What is required >> Return the lines below that contain the word "banks".

(Stored items)
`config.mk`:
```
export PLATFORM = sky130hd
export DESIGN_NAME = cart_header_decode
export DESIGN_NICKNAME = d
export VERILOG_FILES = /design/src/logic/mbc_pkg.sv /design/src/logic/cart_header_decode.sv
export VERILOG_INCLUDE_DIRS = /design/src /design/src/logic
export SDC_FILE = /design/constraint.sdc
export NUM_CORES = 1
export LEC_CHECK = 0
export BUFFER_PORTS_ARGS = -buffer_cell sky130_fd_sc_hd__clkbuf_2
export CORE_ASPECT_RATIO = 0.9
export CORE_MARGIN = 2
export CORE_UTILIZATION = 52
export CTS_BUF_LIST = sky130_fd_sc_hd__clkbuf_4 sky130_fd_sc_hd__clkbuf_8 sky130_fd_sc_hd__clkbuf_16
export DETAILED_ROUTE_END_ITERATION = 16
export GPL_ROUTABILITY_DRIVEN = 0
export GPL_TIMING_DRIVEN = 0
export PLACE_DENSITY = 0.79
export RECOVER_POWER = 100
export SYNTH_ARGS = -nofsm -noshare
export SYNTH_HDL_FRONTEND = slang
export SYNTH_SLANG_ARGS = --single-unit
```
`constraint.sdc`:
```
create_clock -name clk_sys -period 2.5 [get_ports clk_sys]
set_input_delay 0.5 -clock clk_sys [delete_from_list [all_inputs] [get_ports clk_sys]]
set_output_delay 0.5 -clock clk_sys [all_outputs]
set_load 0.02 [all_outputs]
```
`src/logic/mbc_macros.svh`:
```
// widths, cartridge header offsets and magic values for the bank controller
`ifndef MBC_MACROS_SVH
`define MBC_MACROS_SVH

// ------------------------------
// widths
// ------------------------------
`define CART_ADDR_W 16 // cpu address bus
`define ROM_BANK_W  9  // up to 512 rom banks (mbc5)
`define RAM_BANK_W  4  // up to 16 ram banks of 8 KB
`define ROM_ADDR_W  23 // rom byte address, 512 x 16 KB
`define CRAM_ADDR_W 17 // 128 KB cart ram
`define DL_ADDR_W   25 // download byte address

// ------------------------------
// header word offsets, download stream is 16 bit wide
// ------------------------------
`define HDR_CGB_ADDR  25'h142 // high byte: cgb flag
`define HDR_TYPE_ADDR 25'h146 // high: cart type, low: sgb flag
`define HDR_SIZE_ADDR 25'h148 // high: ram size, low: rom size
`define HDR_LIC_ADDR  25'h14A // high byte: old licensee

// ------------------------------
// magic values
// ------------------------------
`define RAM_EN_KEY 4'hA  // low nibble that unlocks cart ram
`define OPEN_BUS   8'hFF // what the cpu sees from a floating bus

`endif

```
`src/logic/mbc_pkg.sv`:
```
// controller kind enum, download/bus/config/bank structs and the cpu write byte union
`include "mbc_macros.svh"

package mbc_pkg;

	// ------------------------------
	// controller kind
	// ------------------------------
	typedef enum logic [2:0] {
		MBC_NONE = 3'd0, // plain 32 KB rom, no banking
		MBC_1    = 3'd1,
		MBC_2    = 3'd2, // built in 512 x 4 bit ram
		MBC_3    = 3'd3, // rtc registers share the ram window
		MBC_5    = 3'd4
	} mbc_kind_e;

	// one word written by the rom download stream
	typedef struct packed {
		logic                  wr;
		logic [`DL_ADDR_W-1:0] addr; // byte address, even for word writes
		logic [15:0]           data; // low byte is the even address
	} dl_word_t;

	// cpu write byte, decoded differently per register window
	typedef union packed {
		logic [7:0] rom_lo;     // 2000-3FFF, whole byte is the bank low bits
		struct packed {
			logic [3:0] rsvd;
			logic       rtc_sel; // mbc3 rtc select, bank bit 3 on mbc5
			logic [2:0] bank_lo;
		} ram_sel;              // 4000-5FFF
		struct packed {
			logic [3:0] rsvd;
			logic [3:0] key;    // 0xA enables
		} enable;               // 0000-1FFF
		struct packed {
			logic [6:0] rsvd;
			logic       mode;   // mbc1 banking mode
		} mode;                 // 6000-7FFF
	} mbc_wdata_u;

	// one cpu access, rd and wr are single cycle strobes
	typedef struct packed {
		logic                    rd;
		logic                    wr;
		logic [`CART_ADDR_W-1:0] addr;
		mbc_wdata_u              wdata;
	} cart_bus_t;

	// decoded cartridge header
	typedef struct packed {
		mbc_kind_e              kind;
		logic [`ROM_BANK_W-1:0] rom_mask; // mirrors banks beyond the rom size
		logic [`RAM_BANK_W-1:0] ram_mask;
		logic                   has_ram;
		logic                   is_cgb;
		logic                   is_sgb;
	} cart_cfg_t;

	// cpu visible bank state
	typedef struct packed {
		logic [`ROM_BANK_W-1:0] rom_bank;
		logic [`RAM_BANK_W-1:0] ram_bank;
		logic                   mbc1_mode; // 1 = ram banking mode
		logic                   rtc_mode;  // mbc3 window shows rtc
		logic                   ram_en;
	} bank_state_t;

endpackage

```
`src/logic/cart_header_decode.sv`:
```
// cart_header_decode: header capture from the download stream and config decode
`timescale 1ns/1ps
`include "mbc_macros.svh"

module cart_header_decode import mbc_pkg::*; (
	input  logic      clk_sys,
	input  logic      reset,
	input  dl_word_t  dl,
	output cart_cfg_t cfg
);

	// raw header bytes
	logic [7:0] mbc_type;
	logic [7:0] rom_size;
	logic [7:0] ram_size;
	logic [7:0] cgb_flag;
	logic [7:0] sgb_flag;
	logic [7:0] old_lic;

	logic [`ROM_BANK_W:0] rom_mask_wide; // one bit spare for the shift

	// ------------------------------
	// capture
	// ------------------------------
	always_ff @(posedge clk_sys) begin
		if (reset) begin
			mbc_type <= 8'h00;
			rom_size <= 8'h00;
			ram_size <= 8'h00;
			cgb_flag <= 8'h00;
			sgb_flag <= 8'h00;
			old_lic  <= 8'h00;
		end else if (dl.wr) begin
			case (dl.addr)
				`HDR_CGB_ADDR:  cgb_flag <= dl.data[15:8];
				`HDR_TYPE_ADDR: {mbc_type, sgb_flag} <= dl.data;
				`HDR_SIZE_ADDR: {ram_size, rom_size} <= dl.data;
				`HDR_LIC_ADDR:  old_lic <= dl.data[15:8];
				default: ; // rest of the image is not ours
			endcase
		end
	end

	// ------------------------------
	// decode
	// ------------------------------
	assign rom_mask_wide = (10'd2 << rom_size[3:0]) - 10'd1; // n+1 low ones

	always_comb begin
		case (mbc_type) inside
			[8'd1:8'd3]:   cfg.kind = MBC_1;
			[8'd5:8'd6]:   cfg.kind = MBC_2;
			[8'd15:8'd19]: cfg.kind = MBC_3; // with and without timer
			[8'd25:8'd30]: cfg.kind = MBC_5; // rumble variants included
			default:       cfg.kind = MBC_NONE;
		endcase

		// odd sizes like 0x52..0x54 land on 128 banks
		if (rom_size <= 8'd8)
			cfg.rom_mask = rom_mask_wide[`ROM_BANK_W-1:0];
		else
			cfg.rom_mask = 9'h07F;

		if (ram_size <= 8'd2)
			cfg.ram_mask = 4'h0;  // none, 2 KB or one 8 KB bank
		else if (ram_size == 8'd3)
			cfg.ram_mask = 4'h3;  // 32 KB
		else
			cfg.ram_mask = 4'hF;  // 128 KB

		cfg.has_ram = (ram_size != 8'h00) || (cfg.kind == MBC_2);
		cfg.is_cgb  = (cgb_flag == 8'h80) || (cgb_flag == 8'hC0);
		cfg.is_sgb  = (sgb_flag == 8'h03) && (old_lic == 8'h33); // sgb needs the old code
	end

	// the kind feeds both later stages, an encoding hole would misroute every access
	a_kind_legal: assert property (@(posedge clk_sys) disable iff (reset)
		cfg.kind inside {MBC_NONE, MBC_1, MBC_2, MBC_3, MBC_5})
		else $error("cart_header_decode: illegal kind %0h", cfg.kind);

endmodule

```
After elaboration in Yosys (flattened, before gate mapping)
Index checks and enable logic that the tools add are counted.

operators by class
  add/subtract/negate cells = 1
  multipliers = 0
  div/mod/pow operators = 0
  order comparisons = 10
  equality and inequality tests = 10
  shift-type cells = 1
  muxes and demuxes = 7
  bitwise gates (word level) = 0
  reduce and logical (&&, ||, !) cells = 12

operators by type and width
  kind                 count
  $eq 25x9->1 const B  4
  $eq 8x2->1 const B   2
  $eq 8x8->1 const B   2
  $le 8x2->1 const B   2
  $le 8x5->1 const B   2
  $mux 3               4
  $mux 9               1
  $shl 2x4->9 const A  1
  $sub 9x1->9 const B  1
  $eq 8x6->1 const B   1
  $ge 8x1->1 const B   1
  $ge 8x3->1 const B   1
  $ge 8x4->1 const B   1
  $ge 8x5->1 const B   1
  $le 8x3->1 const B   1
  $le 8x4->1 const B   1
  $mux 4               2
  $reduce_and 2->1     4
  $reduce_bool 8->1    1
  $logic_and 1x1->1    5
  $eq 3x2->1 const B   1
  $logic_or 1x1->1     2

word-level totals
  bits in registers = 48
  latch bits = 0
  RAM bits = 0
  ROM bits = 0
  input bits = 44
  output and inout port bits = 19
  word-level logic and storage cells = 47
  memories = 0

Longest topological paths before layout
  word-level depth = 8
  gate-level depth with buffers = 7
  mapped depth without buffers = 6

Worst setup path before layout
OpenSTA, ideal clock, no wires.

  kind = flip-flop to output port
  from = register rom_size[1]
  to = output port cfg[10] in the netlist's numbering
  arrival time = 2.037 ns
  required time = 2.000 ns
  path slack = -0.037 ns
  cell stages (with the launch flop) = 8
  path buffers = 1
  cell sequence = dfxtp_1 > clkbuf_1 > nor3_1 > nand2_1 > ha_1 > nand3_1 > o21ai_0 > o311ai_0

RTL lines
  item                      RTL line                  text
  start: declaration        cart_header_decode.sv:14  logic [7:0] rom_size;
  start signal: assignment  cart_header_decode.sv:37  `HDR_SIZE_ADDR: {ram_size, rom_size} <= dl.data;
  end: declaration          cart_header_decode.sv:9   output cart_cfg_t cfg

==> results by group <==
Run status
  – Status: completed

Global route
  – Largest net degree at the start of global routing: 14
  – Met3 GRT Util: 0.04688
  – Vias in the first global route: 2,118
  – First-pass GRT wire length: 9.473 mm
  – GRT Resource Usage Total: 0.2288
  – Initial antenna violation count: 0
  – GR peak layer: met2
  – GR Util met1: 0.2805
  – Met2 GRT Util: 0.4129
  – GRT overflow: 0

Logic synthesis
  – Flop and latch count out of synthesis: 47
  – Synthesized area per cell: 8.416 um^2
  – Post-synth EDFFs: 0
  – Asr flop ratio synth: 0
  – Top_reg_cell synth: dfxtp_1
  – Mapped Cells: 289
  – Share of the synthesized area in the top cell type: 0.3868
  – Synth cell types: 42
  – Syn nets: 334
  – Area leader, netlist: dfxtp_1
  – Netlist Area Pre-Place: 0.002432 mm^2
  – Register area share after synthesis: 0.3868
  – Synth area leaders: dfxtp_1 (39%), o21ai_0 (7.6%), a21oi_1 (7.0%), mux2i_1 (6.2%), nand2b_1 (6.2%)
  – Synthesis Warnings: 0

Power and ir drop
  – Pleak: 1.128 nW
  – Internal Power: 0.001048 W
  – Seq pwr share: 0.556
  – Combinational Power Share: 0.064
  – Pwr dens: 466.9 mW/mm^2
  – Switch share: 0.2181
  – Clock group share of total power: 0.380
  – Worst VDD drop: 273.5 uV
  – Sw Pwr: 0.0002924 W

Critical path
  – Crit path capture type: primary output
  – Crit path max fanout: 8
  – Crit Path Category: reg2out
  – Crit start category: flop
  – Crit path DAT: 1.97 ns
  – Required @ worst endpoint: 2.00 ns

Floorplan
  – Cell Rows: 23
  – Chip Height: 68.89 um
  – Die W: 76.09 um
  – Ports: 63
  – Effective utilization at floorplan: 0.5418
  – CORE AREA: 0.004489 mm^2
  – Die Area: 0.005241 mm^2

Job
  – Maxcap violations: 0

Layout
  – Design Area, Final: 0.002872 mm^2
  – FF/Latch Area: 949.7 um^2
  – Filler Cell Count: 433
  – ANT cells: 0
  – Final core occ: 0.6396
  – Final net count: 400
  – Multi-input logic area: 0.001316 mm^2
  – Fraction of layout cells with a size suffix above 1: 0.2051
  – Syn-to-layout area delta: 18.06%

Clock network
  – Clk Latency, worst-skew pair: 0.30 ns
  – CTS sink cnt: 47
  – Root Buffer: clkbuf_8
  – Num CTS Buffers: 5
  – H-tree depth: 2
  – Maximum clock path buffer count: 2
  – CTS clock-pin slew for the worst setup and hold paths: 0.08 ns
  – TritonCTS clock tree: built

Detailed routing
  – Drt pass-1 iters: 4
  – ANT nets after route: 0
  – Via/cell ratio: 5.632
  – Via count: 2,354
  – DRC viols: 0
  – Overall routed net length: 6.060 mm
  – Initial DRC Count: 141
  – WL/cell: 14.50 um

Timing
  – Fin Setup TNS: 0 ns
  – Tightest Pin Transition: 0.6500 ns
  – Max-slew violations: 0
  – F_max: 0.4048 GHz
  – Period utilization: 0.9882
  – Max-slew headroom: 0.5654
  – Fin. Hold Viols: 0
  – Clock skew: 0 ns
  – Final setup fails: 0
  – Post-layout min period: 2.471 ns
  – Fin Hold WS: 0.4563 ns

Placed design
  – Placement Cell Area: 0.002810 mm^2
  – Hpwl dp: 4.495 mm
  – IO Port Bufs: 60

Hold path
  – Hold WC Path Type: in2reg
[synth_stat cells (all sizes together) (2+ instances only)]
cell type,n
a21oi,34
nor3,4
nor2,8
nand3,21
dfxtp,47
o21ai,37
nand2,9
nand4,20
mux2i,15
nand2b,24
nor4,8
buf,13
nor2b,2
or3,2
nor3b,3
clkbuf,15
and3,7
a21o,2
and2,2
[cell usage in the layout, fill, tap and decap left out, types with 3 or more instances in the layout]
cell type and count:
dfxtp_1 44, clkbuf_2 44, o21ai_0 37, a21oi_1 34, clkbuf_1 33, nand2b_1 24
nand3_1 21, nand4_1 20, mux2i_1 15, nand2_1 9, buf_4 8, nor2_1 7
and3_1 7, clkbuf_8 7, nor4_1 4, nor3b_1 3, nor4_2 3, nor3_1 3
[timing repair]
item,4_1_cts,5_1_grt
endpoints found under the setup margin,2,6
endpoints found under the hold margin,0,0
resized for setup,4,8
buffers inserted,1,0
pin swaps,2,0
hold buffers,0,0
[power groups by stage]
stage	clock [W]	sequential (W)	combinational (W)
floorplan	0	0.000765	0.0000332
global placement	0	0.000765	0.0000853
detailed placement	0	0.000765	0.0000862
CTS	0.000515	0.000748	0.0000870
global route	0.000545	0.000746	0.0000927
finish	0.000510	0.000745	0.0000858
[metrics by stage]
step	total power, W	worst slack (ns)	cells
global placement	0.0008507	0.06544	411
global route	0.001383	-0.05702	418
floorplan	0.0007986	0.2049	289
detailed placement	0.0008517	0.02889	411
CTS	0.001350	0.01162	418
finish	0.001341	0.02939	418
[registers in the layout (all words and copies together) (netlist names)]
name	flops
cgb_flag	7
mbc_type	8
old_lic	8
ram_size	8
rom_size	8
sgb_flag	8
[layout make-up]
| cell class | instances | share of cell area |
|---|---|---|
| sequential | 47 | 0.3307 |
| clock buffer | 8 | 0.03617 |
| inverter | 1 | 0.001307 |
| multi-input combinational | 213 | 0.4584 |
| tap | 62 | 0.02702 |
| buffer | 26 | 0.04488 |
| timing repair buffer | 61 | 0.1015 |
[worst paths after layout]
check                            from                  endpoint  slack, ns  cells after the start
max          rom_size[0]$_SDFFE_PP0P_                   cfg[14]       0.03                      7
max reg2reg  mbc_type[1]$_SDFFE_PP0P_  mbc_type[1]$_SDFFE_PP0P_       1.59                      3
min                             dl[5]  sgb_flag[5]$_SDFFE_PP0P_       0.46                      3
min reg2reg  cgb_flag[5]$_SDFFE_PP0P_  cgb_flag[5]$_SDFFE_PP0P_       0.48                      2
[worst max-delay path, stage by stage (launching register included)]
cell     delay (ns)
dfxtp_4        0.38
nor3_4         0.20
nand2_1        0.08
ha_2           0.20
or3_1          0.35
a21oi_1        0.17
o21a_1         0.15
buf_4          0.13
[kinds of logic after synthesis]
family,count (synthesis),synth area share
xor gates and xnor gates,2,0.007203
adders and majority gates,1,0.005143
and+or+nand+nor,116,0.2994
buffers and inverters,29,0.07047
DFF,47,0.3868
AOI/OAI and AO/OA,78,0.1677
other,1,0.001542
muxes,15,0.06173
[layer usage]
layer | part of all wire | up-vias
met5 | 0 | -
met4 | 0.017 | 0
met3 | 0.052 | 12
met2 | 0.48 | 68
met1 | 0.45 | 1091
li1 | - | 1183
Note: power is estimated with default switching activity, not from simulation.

Response area >>
`define ROM_BANK_W  9  // up to 512 rom banks (mbc5)
`define RAM_BANK_W  4  // up to 16 ram banks of 8 KB
		logic [`ROM_BANK_W-1:0] rom_mask; // mirrors banks beyond the rom size
		// odd sizes like 0x52..0x54 land on 128 banks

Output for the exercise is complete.